Printer Friendly Version

Download Source Code: WebRequestSpy.zip - 15.03KB

Redirected Requests

Snapshot of the Web Request Spy, after an interactive HTTP transfer
Snapshot of the Web Request Spy, after an interactive HTTP transfer

After you performed the three steps for the same google.com web page, you are supposed to see as response stream the same content as in previous two cases. More, this time you get more info on the URL, the request and response objects. On my computer, the Response property grid shows an interesting value: The ResponseUri property is "http://www.google.ca", so it looks like I got a different page from what I requested.

If you live in Canada or another country, outside US, you may already know that Google transparently redirects you to its localized pages, based on the country you send your request from.

With our interactive Web Request Spy, there is an easy way to catch this.

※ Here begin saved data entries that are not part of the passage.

From an optimization exercise on the open Yosys and OpenROAD flow, aimed at small area, a short achievable clock period and few clock cycles; shortcuts taken in it are not production practice.
Function was checked by simulation only, so behaviour that the tests miss may differ from the original.

## least_squares_parabola_fit_unit
module least_squares_parabola_fit_unit (
  input  logic                              clk,
  input  logic                              rst_n,
  input  logic                              in_valid,
  output logic                              in_ready,
  input  logic signed [lsq_pkg::XW-1:0]     in_point_x,
  input  logic signed [lsq_pkg::XW-1:0]     in_point_y,
  input  logic                              in_last_point,
  output logic                              out_valid,
  input  logic                              out_ready,
  output logic signed [lsq_pkg::CoefW-1:0]  out_coef_a,
  output logic signed [lsq_pkg::CoefW-1:0]  out_coef_b,
  output logic signed [lsq_pkg::CoefW-1:0]  out_coef_c,
  output logic                              out_singular
);
  logic        v0, l0, l1, l2;
  logic [11:0] x0, y0;
  logic [22:0] u1;
  logic [5:0]  xo1, xt1, xn1, yo1, yt1, yn1;
  logic        snap_lock;
  logic        take, adv0, c0, last0;
  logic [11:0] xg, yg;
  logic [22:0] sq;
  logic [12:0] xb, yb;
  logic [5:0]  xo, xt, xn, yo, yt, yn;
  logic [10:0] n_a,    n_s,    n_nx;
  logic [21:0] sx_a,   sx_s,   sx_nx;
  logic [21:0] sy_a,   sy_s,   sy_nx;
  logic [32:0] sx2_a,  sx2_s,  sx2_nx;
  logic [33:0] sxy_as, sxy_ac, sxy_s, sxy_ns, sxy_nc, sxy_fin, sxy_is, sxy_ic;
  logic [43:0] sx3_as, sx3_ac, sx3_s, sx3_ns, sx3_nc, sx3_fin, sx3_is, sx3_ic;
  ...
Size: ~2800 flip-flops, about 130 I/O pins.
Settings: LEC_CHECK=0, CAP_MARGIN=20, CORE_MARGIN=2, CORE_UTILIZATION=45, CTS_BUF_LIST=sky130_fd_sc_hd__clkbuf_16, CTS_CLUSTER_DIAMETER=110, CTS_CLUSTER_SIZE=28, SLEW_MARGIN=20; clock period 10.0 ns.
standard.sh (not shown) runs the stock make flow with config.mk's settings and CLKGATE_MAP_FILE= SYNTH_SCRIPT=/design/flow/synth_recipe.tcl, a recipe that flattens the netlist after the stock synthesis.
==> flow/flow/run.sh <==
#!/bin/bash
set -euo pipefail
bash standard.sh SETUP_SLACK_MARGIN=5.5 finish > layout.log 2>&1
The starting point went through all stages and came out clean.
Testbench counts at the start, summed over its fixed seeds: cycles 6,897.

After a Create Request, and right before a Get Response, set the Request's AllowAutoRedirect property to false. After you complete the transfer, if you live, like me, in a non-US country, you will likely get back now a different response stream. On my computer, it's the content of a HTML page, which tells me to access google.ca.

If you inspect the StatusCode property of the Response, you'll see the value Found, which is equivalent with Redirect and has the same numeric value, 302. Successful complete HTTP requests are all supposed to return status OK, or 200. A different value tells us that we need to perform at least another request.

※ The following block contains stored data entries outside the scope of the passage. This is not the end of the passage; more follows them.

This design comes from an exercise in tuning for small area on the open sky130 flow, not from production work. In this exercise RTL edits were held to simulation tests only and were not proved equivalent to the original. Power is estimated from default activity; no workload was simulated.

Design gauss_filter_top, start of the top module:
module gauss_filter_top
(
  input  logic   clk,
  input  logic   rst,
  input  gauss_pkg::pixel_t pa,
  input  gauss_pkg::pixel_t pb,
  input  gauss_pkg::pixel_t pc,
  input  gauss_pkg::pixel_t pd,
  input  gauss_pkg::pixel_t pe,
  output gauss_pkg::pixel_t p_out
);
  logic s0;
  logic c1;
  logic s2;
  logic c3;
  logic s4;
  logic c5;
  logic s6;
  logic c7;
  logic s8;
  logic c9;
  logic s10;
  logic c11;
  logic s12;
  logic c13;
  logic s14;
  logic c15;
  logic s16;
  logic c17;
  logic s18;
  logic c19;
  logic s20;
  logic c21;
  logic s22;
  logic c23;
  logic s24;
  logic c25;
  logic s26;
  logic c27;
  logic s28;
  logic c29;
  logic s30;
  logic c31;
  logic s32;
  logic c33;
  logic s34;
  logic c35;
  logic s36;
  logic c37;
  logic s38;
  logic c39;
  logic s40;
  logic c41;
  logic s42;
  logic c43;
  logic s44;
  logic c45;
  logic s46;
  logic c47;
  logic s48;
  logic c49;
  logic s50;
  logic c51;
  logic o52;
  logic o53;
  logic s54;
  logic c55;
  logic s56;
  logic c57;
  logic s58;
  logic c59;
  logic s60;
  logic c61;
  logic s62;
  logic c63;
  logic s64;
  logic c65;
  logic s66;
  logic c67;
  logic s68;
  logic c69;
  logic s70;
  logic c71;
  logic s72;
  logic c73;
  logic s74;
  logic c75;
  logic s76;
  logic c77;
  logic s78;
  logic c79;
  logic [12:0] xv0;
  logic [12:0] xv0_d;
  logic xv0_c9;
  logic s80;
  logic c81;
  logic s82;
  logic c83;
  logic s84;
  logic c85;
  logic s86;
  logic c87;
  logic s88;
  logic c89;
  logic s90;
  logic c91;
  logic s92;
  ...
For scale: ~810 cells after synthesis, ~310 flip-flops, about 50 I/O pins, ~0.013 mm2 of cells after synthesis.
clock: 5.0 ns
lec_check: 0
cap_margin: 20
core_margin: 2
core_utilization: 70
cts_buf_list: sky130_fd_sc_hd__clkbuf_8
cts_cluster_diameter: 60
cts_cluster_size: 16
gpl_timing_driven: 0
place_density: 0.8
slew_margin: 20
synth_hierarchical: 1
standard.sh (not shown) runs the stock make flow with config.mk's settings and CLKGATE_MAP_FILE= SYNTH_SCRIPT=/design/flow/synth_recipe.tcl, a recipe that flattens the netlist after the stock synthesis.
==> flow/flow/run.sh <==
#!/bin/bash
cp standard.sh standard_copy.txt
export BUFFER_PORTS_ARGS="-buffer_cell sky130_fd_sc_hd__buf_1"
bash standard.sh finish > standard_flow.log 2>&1
==> next run, changes <==
==> flow/run.sh (new file) <==
#!/bin/bash
# synth_recipe.tcl (not shown) runs the flow's synth.tcl, then flattens the netlist and writes it again
# the make line also repeats each setting of config.mk as NAME=value (left out here)
make -C /OpenROAD-flow-scripts/flow DESIGN_CONFIG=/design/flow/config.mk WORK_HOME=/design/flow/orfs CLKGATE_MAP_FILE= SYNTH_SCRIPT=/design/flow/synth_recipe.tcl finish
removed: flow/flow/run.sh
removed: flow/standard.sh
What happened: Worst hold slack got worse by 0.0065 ns. Final area rose slightly. Routed wire length is about the same. Setup slack improves by 0.0090 ns.


== oak ==
gauss_filter_top, a different RTL version from the one above (not shown whole).
Size: about 310 flip-flops.
==> flow/config.mk <==
export PLATFORM = sky130hd
export DESIGN_NAME = gauss_filter_top
export DESIGN_NICKNAME = gauss_filter_top
export VERILOG_FILES = /design/flow/design.v
export SDC_FILE = /design/flow/constraint.sdc
export NUM_CORES = 4
export LEC_CHECK = 0
export CAP_MARGIN = 5
export CORE_MARGIN = 2
export CORE_UTILIZATION = 70
export CTS_BUF_LIST = sky130_fd_sc_hd__clkbuf_8
export CTS_CLUSTER_DIAMETER = 60
export CTS_CLUSTER_SIZE = 16
export GPL_TIMING_DRIVEN = 0
export PLACE_DENSITY = 0.8
export SLEW_MARGIN = 5
export SYNTH_HIERARCHICAL = 1
==> flow/constraint.sdc <==
create_clock -name core_clock -period 5.0 [get_ports {clk}]
set_input_delay 1.0000 -clock core_clock [delete_from_list [all_inputs] [get_ports {clk}]]
set_output_delay 1.0000 -clock core_clock [all_outputs]
set_load 0.01 [all_outputs]
run.sh (not shown) runs the stock make flow with config.mk's settings and CLKGATE_MAP_FILE= SYNTH_SCRIPT=/design/flow/synth_recipe.tcl, a recipe that flattens the netlist after the stock synthesis.
Stock flow here: none of the scripts above is used.
oak went all the way through synthesis, placement and routing and the layout is clean on timing, DRC and antenna.
Edits applied to the flow inputs when going from oak to pine:
--- a/flow/config.mk
+++ b/flow/config.mk
@@ -6,12 +6,10 @@
 export NUM_CORES = 4
 export LEC_CHECK = 0
-export CAP_MARGIN = 5
+export CAP_MARGIN = 20
 export CORE_MARGIN = 2
-export CORE_UTILIZATION = 70
+export CORE_UTILIZATION = 40
 export CTS_BUF_LIST = sky130_fd_sc_hd__clkbuf_8
 export CTS_CLUSTER_DIAMETER = 60
 export CTS_CLUSTER_SIZE = 16
-export GPL_TIMING_DRIVEN = 0
-export PLACE_DENSITY = 0.8
-export SLEW_MARGIN = 5
+export SLEW_MARGIN = 20
 export SYNTH_HIERARCHICAL = 1
[summary]
- | sequential share of layout area | pine vs oak | 1.4 points lower |
- Across oak and pine, the outcome is the same: a clean finish for every run.
- Total power consumption of the routed design: pine worse than oak
- Looking at chip height, pine sits 44 microns higher than oak does.
- Looking at shortest clock period the worst path allows after layout across oak and pine, the one that comes out lower is pine.
- Wire length, pine vs oak: down slightly
- In the tables for oak and pine, core outline area reads higher with pine.
- oak tops out at a lower clock frequency than pine.
- Looking only at non-clock buffer count, and setting everything else aside, the higher value of oak and pine goes to pine.
- The tapcell count number comes out higher for pine vs oak.
Modified inputs, birch compared to pine
--- a/flow/config.mk
+++ b/flow/config.mk
@@ -8,8 +8,10 @@
 export CAP_MARGIN = 20
 export CORE_MARGIN = 2
-export CORE_UTILIZATION = 40
+export CORE_UTILIZATION = 70
 export CTS_BUF_LIST = sky130_fd_sc_hd__clkbuf_8
 export CTS_CLUSTER_DIAMETER = 60
 export CTS_CLUSTER_SIZE = 16
+export GPL_TIMING_DRIVEN = 0
+export PLACE_DENSITY = 0.8
 export SLEW_MARGIN = 20
 export SYNTH_HIERARCHICAL = 1
[summary]
- | minimum period implied by the final worst setup slack | birch vs pine | 0.14 ns higher |
- Against pine as the reference, birch delivers a higher number of instances resized during post-cts repair.
- met3 track demand over resource in global routing ended up 2.2 points higher on birch than on pine.
- birch against pine: number of global-route vias before repair went up about 4%; overall power of the completed layout went down 1.0%.
--- input diff birch..maple ---
--- a/flow/config.mk
+++ b/flow/config.mk
@@ -12,5 +12,4 @@
 export CTS_CLUSTER_DIAMETER = 60
 export CTS_CLUSTER_SIZE = 16
-export GPL_TIMING_DRIVEN = 0
 export PLACE_DENSITY = 0.8
 export SLEW_MARGIN = 20
==> comparison <==
maple: worst hold slack is 0.0052 ns higher than what birch reported. maple against birch: shortest period the worst path allows shows a reduction of 0.11 ns; number of buffers other than clock buffers in the final layout shows an increase of 1; global-route usage shows a reduction of 0.35 points. Diff birch -> maple: via count shows an increase of about 1%; worst relative slew slack moved up. The fraction of power consumed by the clock network of maple is higher than that of birch. Looking at routability congestion estimate from global placement across maple and birch, the one that comes out higher is maple. There was hardly any difference in post-layout net count between maple and birch.

==> port drivers added, routing unchanged <==
In the flow no input, the clock included, has a driving cell. The finished layouts below were timed again as built, in two steps.
Step 1, drivers: a clkbuf_16 drives clk and a buf_2 each remaining input, both assumed.
Step 2 moves the port delays by t, midway between the first and last clock arrival at a register: inputs arrive t later, outputs are due t later. That takes back most of the time a late clock gives input paths.
a / b / c = ideal / step 1 / step 2; a / b = the first two.
run	shift t [ns]	setup slack, ns	latest minus earliest clock arrival (ns)	slew at the worst register clock pin (ns)
the first run of note 1	0.573	0.170 / 0.170 / 0.139	0.018 / 0.019	0.10 / 0.10
the second run of note 1	0.585	0.179 / 0.179 / -0.195	0.018 / 0.019	0.11 / 0.11
oak	0.570	0.155 / 0.155 / -0.255	0.025 / 0.025	0.10 / 0.10
pine	0.602	0.292 / 0.292 / -0.143	0.017 / 0.016	0.10 / 0.10
birch	0.570	0.155 / 0.155 / -0.255	0.025 / 0.025	0.10 / 0.10
maple	0.591	0.261 / 0.261 / -0.207	0.028 / 0.028	0.11 / 0.11
Met with ideal ports but missed after step 2: setup timing in 5 of these runs. The setup slack of maple, which loses most, moves by 0.000 ns with the drivers and by -0.468 ns with both steps.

For redirect requests from a web server, you'll find the redirect location in the Response Headers, with name Location. You can see the Location header name in your PropertyGrid control, but not its value. Check the Debug window, it should be there. On my screen, I found a "Location: http://www.google.ca/", and if I set my URL to this address, and perform, step by step, a second request, I'll get the response stream I got in first two use cases.

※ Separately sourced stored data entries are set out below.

What follows belongs to an exercise in optimizing a design on an open flow for small area and few clock cycles; a production flow would make more cautious choices. Function was checked by simulation only, so behaviour that the tests miss may differ from the original. Power is estimated from default activity; no workload was simulated.

File: constraint.sdc
create_clock -name core_clock -period 8.0 [get_ports {clk}]
set_input_delay 1.6000 -clock core_clock [delete_from_list [all_inputs] [get_ports {clk}]]
set_output_delay 1.6000 -clock core_clock [all_outputs]
set_load 0.01 [all_outputs]
File: run.sh
#!/bin/bash
# synth_recipe.tcl (not shown) runs the flow's synth.tcl, then flattens the netlist and writes it again
# the make line also repeats each setting of config.mk as NAME=value (left out here)
make -C /OpenROAD-flow-scripts/flow DESIGN_CONFIG=/design/flow/config.mk WORK_HOME=/design/flow/orfs CLKGATE_MAP_FILE= SYNTH_SCRIPT=/design/flow/synth_recipe.tcl finish
File: design.v
package ubsp_pkg;
  localparam logic [2:0] KIND_NAME  = 3'd0;
  localparam logic [2:0] KIND_BASE  = 3'd1;
  localparam logic [2:0] KIND_QUAL  = 3'd2;
  localparam logic [2:0] KIND_DONE  = 3'd3;
  localparam logic [2:0] KIND_END   = 3'd4;
  localparam logic [2:0] KIND_ERROR = 3'd5;
  localparam logic [2:0] T_NAME  = 3'd0;   
  localparam logic [2:0] T_BASE2 = 3'd1;   
  localparam logic [2:0] T_BASE1 = 3'd2;   
  localparam logic [2:0] T_QUAL  = 3'd3;   
  localparam logic [2:0] T_QDONE = 3'd4;   
  localparam logic [2:0] T_DONE  = 3'd5;   
  localparam logic [2:0] T_END   = 3'd6;
  localparam logic [2:0] T_ERROR = 3'd7;
endpackage
module ubsp_core (
  input  logic        clk,
  input  logic        rst_n,
  input  logic        take,
  input  logic [7:0]  b,
  input  logic        eos,
  output logic        push,
  output logic [2:0]  ptype,
  output logic [7:0]  pdata,
  output logic        hold_seq,    
  output logic [30:0] seq_len,
  output logic [3:0]  err_code
);
  localparam logic [3:0] PH_MAGIC = 4'd0, PH_HLEN = 4'd1, PH_TEXT = 4'd2, PH_NREF = 4'd3,
                         PH_RLNAME = 4'd4, PH_RNAME = 4'd5, PH_RLREF = 4'd6, PH_CORE = 4'd7,
                         PH_NAME = 4'd8, PH_BASE = 4'd9, PH_QUAL = 4'd10, PH_AUX = 4'd11,
                         PH_SKIP = 4'd12, PH_DONE = 4'd13, PH_ERROR = 4'd14;
  logic [3:0]  ph_r, ph_nxt;
  logic [5:0]  idx_r, idx_nxt;      
  logic [30:0] r_r, r_nxt;          
  logic [30:0] c_r, c_nxt;          
  logic [30:0] n_r, n_nxt;          
  logic        f_r, f_nxt;          
  logic        g_r, g_nxt;          
  logic [2:0]  k_r, k_nxt;          
  logic        wlast;               
  logic        wzero;               
  logic [30:0] r_dec;
  logic        r_fin;               
  logic [29:0] c_hdec;
  logic [30:0] c_dec;
  logic        c_one;
  logic        n_zero;
  logic [3:0]  ka, kl, kn, kh;      
  logic [35:0] nx;
  logic [31:0] rx;
  logic [7:0]  ks;
  logic [7:0]  mbyte;
  logic [3:0]  code;
  logic        core_end, bad;
  assign seq_len  = n_r;
  assign err_code = idx_r[3:0];
  assign hold_seq = (ph_r == PH_CORE) && (idx_r == 6'd20);
  always_comb begin
    ph_nxt = ph_r; idx_nxt = idx_r; r_nxt = r_r; c_nxt = c_r; n_nxt = n_r;
    f_nxt = f_r; g_nxt = g_r;
    push = 1'b0; ptype = ubsp_pkg::T_ERROR; pdata = b;
    code = 4'd0;
    wlast  = (idx_r[1:0] == 2'd3);
    wzero  = ({b, r_r[23:0]} == 32'd0);
    r_dec  = r_r - 31'd1;
    r_fin  = (r_r[30:4] == 27'd0) && (r_r[3:0] == {ph_r[3] || ph_r == PH_CORE, 3'b001});
    c_hdec = c_r[30:1] - 30'd1;
    c_dec  = c_r[0] ? {c_r[30:1], 1'b0} : {c_hdec, 1'b1};
    c_one  = (c_r == 31'd1);
    n_zero = (n_r == 31'd0);
    unique case (idx_r[1:0])
      2'd0:    mbyte = 8'h42;
      2'd1:    mbyte = 8'h41;
      2'd2:    mbyte = 8'h4d;
      default: mbyte = 8'h01;
    endcase
    rx = {1'b0, r_r};
    nx = {5'd0, n_r};
    ka = rx[4*idx_r[2:0] +: 4];
    kn = nx[4*idx_r[2:0] +: 4];
    kh = nx[4*idx_r[2:0] + 1 +: 4];
    kl = (idx_r[2:0] == 3'd0) ? c_r[3:0] : (idx_r[2:0] == 3'd1) ? c_r[7:4] : 4'd0;
    ks = 8'd60 + {4'd0, ka} + {5'd0, (idx_r[2:0] == 3'd0) ? 3'd4 : k_r} - {4'd0, kl} - {4'd0, kn}
         - {4'd0, kh} - ((idx_r[2:0] == 3'd0) ? {4'd0, 3'd6, n_r[0]} : 8'd0);
    k_nxt = idx_r[5] ? k_r : ks[6:4];
    core_end = (ph_r == PH_CORE) && (idx_r == 6'd35);
    bad      = f_r || !k_r[2];
    if (ph_r == PH_ERROR) begin
      push = 1'b1; ptype = ubsp_pkg::T_ERROR;
    end else if (ph_r == PH_DONE) begin
      push = 1'b1; ptype = ubsp_pkg::T_END;
    end else if (eos) begin
      push = 1'b1;
      unique case (ph_r)
        PH_MAGIC:           code = 4'd1;
        PH_HLEN:            code = 4'd3;
        PH_TEXT:            code = 4'd5;
        PH_NREF:            code = 4'd6;
        PH_RLNAME:          code = 4'd8;
        PH_RNAME, PH_RLREF: code = 4'd10;
        PH_CORE:            code = 4'd11;
        default:            code = 4'd13;
      endcase
      if (ph_r == PH_CORE && idx_r == 6'd0) begin
        ph_nxt = PH_DONE; ptype = ubsp_pkg::T_END;
      end else begin
        ph_nxt = PH_ERROR; idx_nxt = {2'd0, code};
      end
    end else begin
      unique case (ph_r)
        PH_MAGIC: begin
          idx_nxt = {4'd0, idx_r[1:0] + 2'd1};
          f_nxt = ((idx_r[1:0] != 2'd0) && f_r) || (b != mbyte);
          if (wlast) begin
            if (f_nxt) begin
              push = 1'b1; ph_nxt = PH_ERROR; idx_nxt = 6'd2;
            end else begin
              ph_nxt = PH_HLEN;
            end
          end
        end
        PH_HLEN, PH_NREF, PH_RLNAME: begin
          idx_nxt = {4'd0, idx_r[1:0] + 2'd1};
          r_nxt[8*idx_r[1:0] +: 8] = b;
          if (ph_r == PH_NREF) begin
            if (idx_r[1:0] == 2'd3) c_nxt[30:24] = b[6:0];
            else c_nxt[8*idx_r[1:0] +: 8] = b;
          end
          if (wlast) begin
            unique case (ph_r)
              PH_HLEN: begin
                if (b[7]) begin
                  push = 1'b1; ph_nxt = PH_ERROR; idx_nxt = 6'd4;
                end else begin
                  ph_nxt = wzero ? PH_NREF : PH_TEXT;
                end
              end
              PH_NREF: begin
                if (b[7]) begin
                  push = 1'b1; ph_nxt = PH_ERROR; idx_nxt = 6'd7;
                end else begin
                  ph_nxt = wzero ? PH_CORE : PH_RLNAME;
                end
              end
              default: begin
                if (b[7] || wzero) begin
                  push = 1'b1; ph_nxt = PH_ERROR; idx_nxt = 6'd9;
                end else begin
                  ph_nxt = PH_RNAME;
                end
              end
            endcase
          end
        end
        PH_TEXT, PH_RNAME: begin
          r_nxt = r_dec;
          if (r_fin) ph_nxt = (ph_r == PH_TEXT) ? PH_NREF : PH_RLREF;
        end
        PH_RLREF: begin
          idx_nxt = {4'd0, idx_r[1:0] + 2'd1};
          if (wlast) begin
            c_nxt = c_dec;
            ph_nxt = c_one ? PH_CORE : PH_RLNAME;
          end
        end
        PH_CORE: begin
          idx_nxt = idx_r + 6'd1;
          if (idx_r < 6'd4) begin
            r_nxt[8*idx_r[1:0] +: 8] = b;
            if (idx_r == 6'd3) g_nxt = b[7] || ({b, r_r[23:5]} == 27'd0);
          end else if (idx_r < 6'd24 || idx_r >= 6'd32) begin
            r_nxt = r_dec;
          end
          if (idx_r == 6'd4) f_nxt = (b != 8'hff);
          if (idx_r > 6'd4 && idx_r < 6'd12) f_nxt = f_r || (b != 8'hff);
          if (idx_r == 6'd16 || idx_r == 6'd17) f_nxt = f_r || (b != 8'h00);
          if (idx_r == 6'd18) f_nxt = f_r || !b[2];
          if (idx_r == 6'd12) c_nxt[7:0] = b;
          if (idx_r >= 6'd20 && idx_r < 6'd23) n_nxt[8*idx_r[1:0] +: 8] = b;
          if (idx_r == 6'd23) begin
            n_nxt[30:24] = b[6:0];
            g_nxt = g_r || b[7];
          end
          if (idx_r == 6'd35) begin
            idx_nxt = 6'd0;
            g_nxt = 1'b1;
            if (g_r) begin
              push = 1'b1; ph_nxt = PH_ERROR; idx_nxt = 6'd12;
            end else if (bad) begin
              idx_nxt = f_r ? 6'd14 : 6'd15;
              if (r_fin) begin
                push = 1'b1; ph_nxt = PH_ERROR;
              end else begin
                ph_nxt = PH_SKIP;
              end
            end else if (r_fin) begin
              push = 1'b1; ptype = ubsp_pkg::T_DONE; pdata = 8'd1;
            end else if (c_r[7:0] != 8'd0) begin
              ph_nxt = PH_NAME;
            end else if (!n_zero) begin
              ph_nxt = PH_BASE; c_nxt = n_r;
            end else begin
              ph_nxt = PH_AUX;
            end
          end
        end
        default: begin
          r_nxt = r_dec;
          unique case (ph_r)
            PH_NAME: begin
              c_nxt = c_dec;
              if (c_r[7:0] != 8'd1) begin
                push = 1'b1; ptype = ubsp_pkg::T_NAME;
              end else if (!n_zero) begin
                ph_nxt = PH_BASE; c_nxt = n_r;
              end else begin
                ph_nxt = PH_AUX;
              end
            end
            PH_BASE: begin
              push = 1'b1;
              ptype = c_one ? ubsp_pkg::T_BASE1 : ubsp_pkg::T_BASE2;
              c_nxt = {c_hdec, c_r[0]};
              if (c_r[30:2] == 29'd0 && !(c_r[1] && c_r[0])) begin
                ph_nxt = PH_QUAL; c_nxt = n_r;
              end
            end
            PH_QUAL: begin
              if (g_r) begin
                if (b == 8'hff) g_nxt = 1'b0;
                else begin push = 1'b1; ptype = ubsp_pkg::T_QUAL; end
              end
              c_nxt = c_dec;
              if (c_one) ph_nxt = PH_AUX;
            end
            default: ;
          endcase
          if (r_fin) begin
            ph_nxt = PH_CORE;
            if (ph_r == PH_SKIP) begin
              push = 1'b1; ptype = ubsp_pkg::T_ERROR; ph_nxt = PH_ERROR;
            end else if (push) begin
              ptype = ubsp_pkg::T_QDONE;
            end else begin
              push = 1'b1; ptype = ubsp_pkg::T_DONE; pdata = {7'd0, g_nxt};
            end
          end
        end
      endcase
    end
  end
  always_ff @(posedge clk) begin
    if (!rst_n) begin
      ph_r  <= PH_MAGIC;
      idx_r <= '0;
    end else if (take) begin
      ph_r  <= ph_nxt;
      idx_r <= idx_nxt;
    end
  end
  always_ff @(posedge clk) begin
    if (take) begin
      r_r <= r_nxt; c_r <= c_nxt; n_r <= n_nxt; k_r <= k_nxt;
      f_r <= f_nxt; g_r <= g_nxt;
    end
  end
endmodule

So HttpWebRequest/Response classes offer a higher level of detail. Most HTTP commands are encapsulated as either individual properties, or in Headers collections.

Socket-Level Requests

A low-level HTTP transfer can be also performed at the TCP/IP socket-level, using the Socket class, from System.Net.Sockets namespace.

At this level, you have to manually build, in code, your HTTP request headers, and separate the status code, the response headers and the response stream, from what you get back from the web server. WebUtilities.WebRequestSocket encapsulates the code for such a transparent HTTP request:

/// <summary>
/// Low-level transparent HTTP transfer, using socket classes
/// </summary>
/// <param name="url">web address</param>
/// <returns>response stream</returns>
public static string WebRequestSocket(string url)
{
    string result = "";

    // create end point (IP Address + Port)
    Uri uri = new Uri(url);
    IPHostEntry hostEntry = Dns.GetHostEntry(uri.Host);
    IPAddress address = hostEntry.AddressList[0];
    Debug.WriteLine(">>> IP Address: " + address.ToString());
    IPEndPoint endPoint = new IPEndPoint(address, uri.Port);
    Debug.Assert(endPoint != null);

    // create and connect TCP socket
    using (Socket socket = new Socket(
        endPoint.AddressFamily, SocketType.Stream, ProtocolType.Tcp))
    {
        socket.Connect(endPoint);
        Debug.Assert(socket.Connected);

        // prepare and send request string, with headers
        string request = "GET "
            + System.Web.HttpUtility.UrlPathEncode(uri.AbsolutePath)
            + " HTTP/1.1\r\n"
            + "Host: " + uri.Host + "\r\n"
            + "Connection: close\r\n"
            + "Accept: */*\r\n"
            + "\r\n";
        Debug.WriteLine(">>> Request:");
        Debug.WriteLine(request.Trim('\r', '\n'));
        byte[] buffer = Encoding.ASCII.GetBytes(request);
        socket.Send(buffer, buffer.Length, 0);

        // get response stream: headers followed by content stream
        int bytes = 0;
        buffer = new byte[1000];
        using (NetworkStream netStream = new NetworkStream(socket))
        using (BinaryReader reader = new BinaryReader(netStream))
            while (true)
            {
                bytes = reader.Read(buffer, 0, buffer.Length);
                if (bytes == 0)
                    break;
                result += Encoding.ASCII.GetString(buffer, 0, bytes);
            }

        // shutdown socket
        socket.Shutdown(SocketShutdown.Both);
    }

    // separate returned HTTP status code
    Debug.Assert(result.Length > 0 && result.StartsWith("HTTP/1."));
    string status = result.Substring(0, result.IndexOf("\r\n") + 2);
    Debug.WriteLine(">>> Status Line: " + status.Trim('\r', '\n'));
    _statusCode = (HttpStatusCode)
        Convert.ToInt32(status.Split(' ')[1]);

    // separate response headers
    string headers = result.Substring(status.Length,
        result.IndexOf("\r\n\r\n") + 4 - status.Length);
    LoadHeaders(headers);
    Debug.WriteLine(">>> Response Headers:");
    Dump(_headers);

    // separate and return response content string
    result = result.Substring(status.Length + headers.Length);
    return result;
}

From Web Request Spy, call Transparent Requests - Using Sockets menu command, for the default google.com URL, and you will get the page with redirect status code.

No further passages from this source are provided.